- [WHAT YOU ARE ASKED TO DO] Please copy each line of the listing below in which the word "layout" appears.

- [RECORDS SHOWN]
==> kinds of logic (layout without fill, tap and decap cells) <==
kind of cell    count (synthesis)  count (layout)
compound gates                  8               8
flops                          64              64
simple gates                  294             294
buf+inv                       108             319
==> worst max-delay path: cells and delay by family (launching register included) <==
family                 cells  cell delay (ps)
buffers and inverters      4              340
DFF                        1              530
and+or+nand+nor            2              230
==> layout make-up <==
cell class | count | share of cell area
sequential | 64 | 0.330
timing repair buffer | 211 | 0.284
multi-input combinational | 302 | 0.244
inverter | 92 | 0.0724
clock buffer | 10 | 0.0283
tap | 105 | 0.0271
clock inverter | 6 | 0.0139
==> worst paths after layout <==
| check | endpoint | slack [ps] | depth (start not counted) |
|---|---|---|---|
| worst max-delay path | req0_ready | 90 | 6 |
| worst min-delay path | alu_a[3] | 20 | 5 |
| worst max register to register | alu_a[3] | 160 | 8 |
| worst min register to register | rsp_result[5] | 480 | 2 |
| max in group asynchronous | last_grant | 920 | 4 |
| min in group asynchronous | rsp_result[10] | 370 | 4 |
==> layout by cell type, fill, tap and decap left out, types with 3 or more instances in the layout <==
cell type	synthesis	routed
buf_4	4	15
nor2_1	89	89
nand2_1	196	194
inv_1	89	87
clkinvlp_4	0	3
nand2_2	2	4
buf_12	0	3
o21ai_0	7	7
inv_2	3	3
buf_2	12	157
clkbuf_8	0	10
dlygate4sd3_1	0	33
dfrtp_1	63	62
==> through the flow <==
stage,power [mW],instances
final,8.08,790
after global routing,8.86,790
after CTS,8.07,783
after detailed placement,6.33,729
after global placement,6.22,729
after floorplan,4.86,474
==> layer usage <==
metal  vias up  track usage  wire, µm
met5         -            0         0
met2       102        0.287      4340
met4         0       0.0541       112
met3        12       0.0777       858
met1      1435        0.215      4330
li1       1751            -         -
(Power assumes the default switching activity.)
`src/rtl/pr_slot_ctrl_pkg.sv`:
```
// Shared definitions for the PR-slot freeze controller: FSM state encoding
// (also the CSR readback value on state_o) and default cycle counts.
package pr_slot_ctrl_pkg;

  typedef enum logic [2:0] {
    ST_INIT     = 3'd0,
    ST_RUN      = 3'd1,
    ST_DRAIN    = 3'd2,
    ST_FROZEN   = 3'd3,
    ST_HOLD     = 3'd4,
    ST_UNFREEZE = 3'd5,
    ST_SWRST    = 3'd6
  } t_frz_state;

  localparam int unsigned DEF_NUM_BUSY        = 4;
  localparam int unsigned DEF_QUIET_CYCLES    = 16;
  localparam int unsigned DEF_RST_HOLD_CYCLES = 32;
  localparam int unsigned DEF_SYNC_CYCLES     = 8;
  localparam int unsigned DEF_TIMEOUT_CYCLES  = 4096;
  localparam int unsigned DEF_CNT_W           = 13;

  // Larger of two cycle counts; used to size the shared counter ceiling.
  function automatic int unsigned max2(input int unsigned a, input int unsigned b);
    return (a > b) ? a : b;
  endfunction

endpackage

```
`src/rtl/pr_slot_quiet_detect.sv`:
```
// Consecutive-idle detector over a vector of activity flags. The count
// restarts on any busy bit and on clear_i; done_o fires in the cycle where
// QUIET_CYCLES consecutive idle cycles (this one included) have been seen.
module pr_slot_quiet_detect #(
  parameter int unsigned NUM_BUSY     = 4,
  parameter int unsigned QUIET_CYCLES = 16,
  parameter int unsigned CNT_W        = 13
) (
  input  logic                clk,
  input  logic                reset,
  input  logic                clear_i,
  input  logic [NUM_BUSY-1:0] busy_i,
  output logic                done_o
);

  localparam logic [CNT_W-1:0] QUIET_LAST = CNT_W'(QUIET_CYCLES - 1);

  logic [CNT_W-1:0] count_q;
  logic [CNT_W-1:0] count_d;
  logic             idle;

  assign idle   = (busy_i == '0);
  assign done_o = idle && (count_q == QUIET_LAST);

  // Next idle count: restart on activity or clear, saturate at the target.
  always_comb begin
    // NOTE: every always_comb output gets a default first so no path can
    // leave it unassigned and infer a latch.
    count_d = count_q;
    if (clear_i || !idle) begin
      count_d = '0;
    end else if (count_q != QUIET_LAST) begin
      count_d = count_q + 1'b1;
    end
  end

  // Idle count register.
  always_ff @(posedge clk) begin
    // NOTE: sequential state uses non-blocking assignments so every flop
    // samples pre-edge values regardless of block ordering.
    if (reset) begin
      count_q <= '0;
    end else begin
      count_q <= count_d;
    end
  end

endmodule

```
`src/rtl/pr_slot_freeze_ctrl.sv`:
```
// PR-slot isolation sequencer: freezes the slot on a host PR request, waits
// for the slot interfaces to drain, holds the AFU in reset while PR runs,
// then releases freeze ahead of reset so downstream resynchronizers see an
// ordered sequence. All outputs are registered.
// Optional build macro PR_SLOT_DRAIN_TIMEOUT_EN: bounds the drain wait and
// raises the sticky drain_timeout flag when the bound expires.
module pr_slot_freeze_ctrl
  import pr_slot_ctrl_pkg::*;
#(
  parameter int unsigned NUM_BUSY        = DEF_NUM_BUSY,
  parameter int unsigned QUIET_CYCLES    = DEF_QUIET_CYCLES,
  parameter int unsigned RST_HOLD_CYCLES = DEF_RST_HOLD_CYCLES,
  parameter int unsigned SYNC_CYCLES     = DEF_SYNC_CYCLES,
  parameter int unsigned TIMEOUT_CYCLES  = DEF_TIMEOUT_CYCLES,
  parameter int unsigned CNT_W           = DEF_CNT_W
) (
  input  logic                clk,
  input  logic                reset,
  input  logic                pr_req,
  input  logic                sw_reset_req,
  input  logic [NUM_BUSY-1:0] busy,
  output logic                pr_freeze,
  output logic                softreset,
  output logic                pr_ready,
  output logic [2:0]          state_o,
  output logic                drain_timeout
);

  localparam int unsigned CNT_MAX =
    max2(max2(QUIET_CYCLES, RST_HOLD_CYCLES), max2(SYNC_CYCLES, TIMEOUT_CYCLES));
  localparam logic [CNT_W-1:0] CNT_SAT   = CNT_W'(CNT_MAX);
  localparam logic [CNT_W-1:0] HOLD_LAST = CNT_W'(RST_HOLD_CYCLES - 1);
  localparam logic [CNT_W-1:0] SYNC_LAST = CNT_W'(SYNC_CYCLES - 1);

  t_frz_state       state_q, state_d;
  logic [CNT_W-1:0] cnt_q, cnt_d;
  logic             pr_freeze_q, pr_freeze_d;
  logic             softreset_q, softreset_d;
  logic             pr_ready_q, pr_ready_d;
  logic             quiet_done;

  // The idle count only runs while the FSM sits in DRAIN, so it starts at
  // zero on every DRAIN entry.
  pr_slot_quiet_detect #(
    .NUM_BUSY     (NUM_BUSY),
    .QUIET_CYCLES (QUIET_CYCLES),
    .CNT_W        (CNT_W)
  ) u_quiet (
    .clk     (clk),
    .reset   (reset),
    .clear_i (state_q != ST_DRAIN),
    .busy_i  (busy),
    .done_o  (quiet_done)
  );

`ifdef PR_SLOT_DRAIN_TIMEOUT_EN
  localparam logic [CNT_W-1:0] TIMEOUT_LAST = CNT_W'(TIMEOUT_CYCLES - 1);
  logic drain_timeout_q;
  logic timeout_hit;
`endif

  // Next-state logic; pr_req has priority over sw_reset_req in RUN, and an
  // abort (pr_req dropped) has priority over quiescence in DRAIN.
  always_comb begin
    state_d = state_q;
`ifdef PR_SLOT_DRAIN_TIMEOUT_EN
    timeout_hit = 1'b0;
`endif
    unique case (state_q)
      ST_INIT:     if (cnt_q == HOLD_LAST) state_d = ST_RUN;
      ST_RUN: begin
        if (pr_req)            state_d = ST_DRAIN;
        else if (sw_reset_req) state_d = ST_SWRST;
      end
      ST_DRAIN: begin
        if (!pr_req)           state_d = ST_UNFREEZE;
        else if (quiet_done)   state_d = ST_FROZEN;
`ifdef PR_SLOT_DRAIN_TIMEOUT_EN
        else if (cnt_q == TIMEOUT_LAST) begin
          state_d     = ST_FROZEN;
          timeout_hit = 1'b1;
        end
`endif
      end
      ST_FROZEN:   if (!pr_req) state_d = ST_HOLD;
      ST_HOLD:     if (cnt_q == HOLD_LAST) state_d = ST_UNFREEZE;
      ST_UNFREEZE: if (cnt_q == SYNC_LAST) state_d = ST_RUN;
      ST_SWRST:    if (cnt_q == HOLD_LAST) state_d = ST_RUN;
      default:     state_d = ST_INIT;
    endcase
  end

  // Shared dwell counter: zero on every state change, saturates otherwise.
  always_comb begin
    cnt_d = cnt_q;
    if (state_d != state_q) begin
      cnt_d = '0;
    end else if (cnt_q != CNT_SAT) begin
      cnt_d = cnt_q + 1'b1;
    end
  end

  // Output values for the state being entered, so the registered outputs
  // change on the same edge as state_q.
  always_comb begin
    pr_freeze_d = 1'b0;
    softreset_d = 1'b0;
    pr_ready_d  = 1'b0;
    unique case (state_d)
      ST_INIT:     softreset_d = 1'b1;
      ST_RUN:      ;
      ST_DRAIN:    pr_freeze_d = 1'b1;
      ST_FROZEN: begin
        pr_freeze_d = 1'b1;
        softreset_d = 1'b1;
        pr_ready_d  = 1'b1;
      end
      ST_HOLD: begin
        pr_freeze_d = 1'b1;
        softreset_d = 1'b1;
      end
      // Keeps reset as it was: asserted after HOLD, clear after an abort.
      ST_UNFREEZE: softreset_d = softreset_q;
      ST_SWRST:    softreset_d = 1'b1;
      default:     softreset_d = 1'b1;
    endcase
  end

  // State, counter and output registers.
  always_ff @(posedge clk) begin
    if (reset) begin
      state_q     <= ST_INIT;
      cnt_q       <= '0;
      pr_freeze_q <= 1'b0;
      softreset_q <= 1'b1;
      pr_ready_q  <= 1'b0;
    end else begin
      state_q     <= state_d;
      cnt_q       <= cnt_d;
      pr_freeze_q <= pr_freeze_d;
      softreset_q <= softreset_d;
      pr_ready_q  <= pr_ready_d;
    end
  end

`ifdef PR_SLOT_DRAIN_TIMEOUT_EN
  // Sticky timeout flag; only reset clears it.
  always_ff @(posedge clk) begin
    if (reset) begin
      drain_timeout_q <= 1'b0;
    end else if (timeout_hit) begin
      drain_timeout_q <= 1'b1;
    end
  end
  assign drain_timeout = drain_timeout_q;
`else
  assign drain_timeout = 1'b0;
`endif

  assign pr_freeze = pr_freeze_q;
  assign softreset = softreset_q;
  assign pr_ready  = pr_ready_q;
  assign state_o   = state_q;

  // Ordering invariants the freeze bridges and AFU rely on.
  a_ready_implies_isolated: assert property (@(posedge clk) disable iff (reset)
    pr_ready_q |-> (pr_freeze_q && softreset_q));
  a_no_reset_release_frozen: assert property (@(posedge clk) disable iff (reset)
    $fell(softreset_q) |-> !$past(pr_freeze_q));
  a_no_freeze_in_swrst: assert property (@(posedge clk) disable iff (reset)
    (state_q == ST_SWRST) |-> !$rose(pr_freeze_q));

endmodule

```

* * *

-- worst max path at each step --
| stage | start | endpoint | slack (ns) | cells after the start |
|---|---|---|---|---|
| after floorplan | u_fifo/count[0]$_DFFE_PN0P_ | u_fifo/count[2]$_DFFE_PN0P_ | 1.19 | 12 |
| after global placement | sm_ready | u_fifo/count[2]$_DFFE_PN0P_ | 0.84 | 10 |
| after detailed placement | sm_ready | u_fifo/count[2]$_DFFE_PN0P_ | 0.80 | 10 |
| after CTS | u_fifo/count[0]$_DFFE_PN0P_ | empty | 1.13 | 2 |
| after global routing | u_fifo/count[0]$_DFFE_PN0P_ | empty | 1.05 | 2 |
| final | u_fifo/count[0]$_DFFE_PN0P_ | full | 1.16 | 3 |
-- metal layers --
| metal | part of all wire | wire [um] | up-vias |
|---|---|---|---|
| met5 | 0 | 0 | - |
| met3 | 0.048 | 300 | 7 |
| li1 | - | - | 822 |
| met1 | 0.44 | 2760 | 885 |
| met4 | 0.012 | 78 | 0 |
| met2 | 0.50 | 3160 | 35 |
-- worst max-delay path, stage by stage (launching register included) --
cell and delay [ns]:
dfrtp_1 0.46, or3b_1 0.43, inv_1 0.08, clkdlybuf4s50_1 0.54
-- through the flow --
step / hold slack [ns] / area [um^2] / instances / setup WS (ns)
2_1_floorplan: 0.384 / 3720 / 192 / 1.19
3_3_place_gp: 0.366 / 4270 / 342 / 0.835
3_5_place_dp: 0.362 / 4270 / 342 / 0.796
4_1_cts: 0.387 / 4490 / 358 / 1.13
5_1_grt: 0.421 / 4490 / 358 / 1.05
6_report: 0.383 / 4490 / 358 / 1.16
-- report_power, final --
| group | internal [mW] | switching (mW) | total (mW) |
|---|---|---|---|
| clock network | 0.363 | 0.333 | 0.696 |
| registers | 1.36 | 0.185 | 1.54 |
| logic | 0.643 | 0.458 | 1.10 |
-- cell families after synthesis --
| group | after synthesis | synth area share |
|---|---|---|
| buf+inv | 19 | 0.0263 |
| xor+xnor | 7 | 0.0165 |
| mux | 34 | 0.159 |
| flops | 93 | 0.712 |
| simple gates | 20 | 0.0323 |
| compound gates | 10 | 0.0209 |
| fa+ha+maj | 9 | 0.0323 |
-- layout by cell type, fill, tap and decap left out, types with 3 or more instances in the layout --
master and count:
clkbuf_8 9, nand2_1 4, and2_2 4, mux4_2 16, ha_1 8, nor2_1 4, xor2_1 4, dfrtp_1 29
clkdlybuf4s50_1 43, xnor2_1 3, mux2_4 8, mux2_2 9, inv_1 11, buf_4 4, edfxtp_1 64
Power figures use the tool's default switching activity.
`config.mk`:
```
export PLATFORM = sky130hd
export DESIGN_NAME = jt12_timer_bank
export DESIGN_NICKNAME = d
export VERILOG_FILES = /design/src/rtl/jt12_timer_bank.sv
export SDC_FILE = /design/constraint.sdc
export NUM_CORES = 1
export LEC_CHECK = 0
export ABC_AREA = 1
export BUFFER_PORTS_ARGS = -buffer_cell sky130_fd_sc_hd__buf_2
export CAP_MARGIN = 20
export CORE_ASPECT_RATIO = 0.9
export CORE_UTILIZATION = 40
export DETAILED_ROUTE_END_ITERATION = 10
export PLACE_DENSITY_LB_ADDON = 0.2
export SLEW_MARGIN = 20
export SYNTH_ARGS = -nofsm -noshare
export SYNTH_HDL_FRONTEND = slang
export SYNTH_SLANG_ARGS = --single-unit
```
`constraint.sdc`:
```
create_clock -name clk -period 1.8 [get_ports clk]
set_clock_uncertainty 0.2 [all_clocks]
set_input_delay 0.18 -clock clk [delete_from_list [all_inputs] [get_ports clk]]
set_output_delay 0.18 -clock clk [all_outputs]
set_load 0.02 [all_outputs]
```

- [EXERCISE SOLUTION]
==> kinds of logic (layout without fill, tap and decap cells) <==
kind of cell    count (synthesis)  count (layout)
==> layout make-up <==
==> worst paths after layout <==
==> layout by cell type, fill, tap and decap left out, types with 3 or more instances in the layout <==
-- layout by cell type, fill, tap and decap left out, types with 3 or more instances in the layout --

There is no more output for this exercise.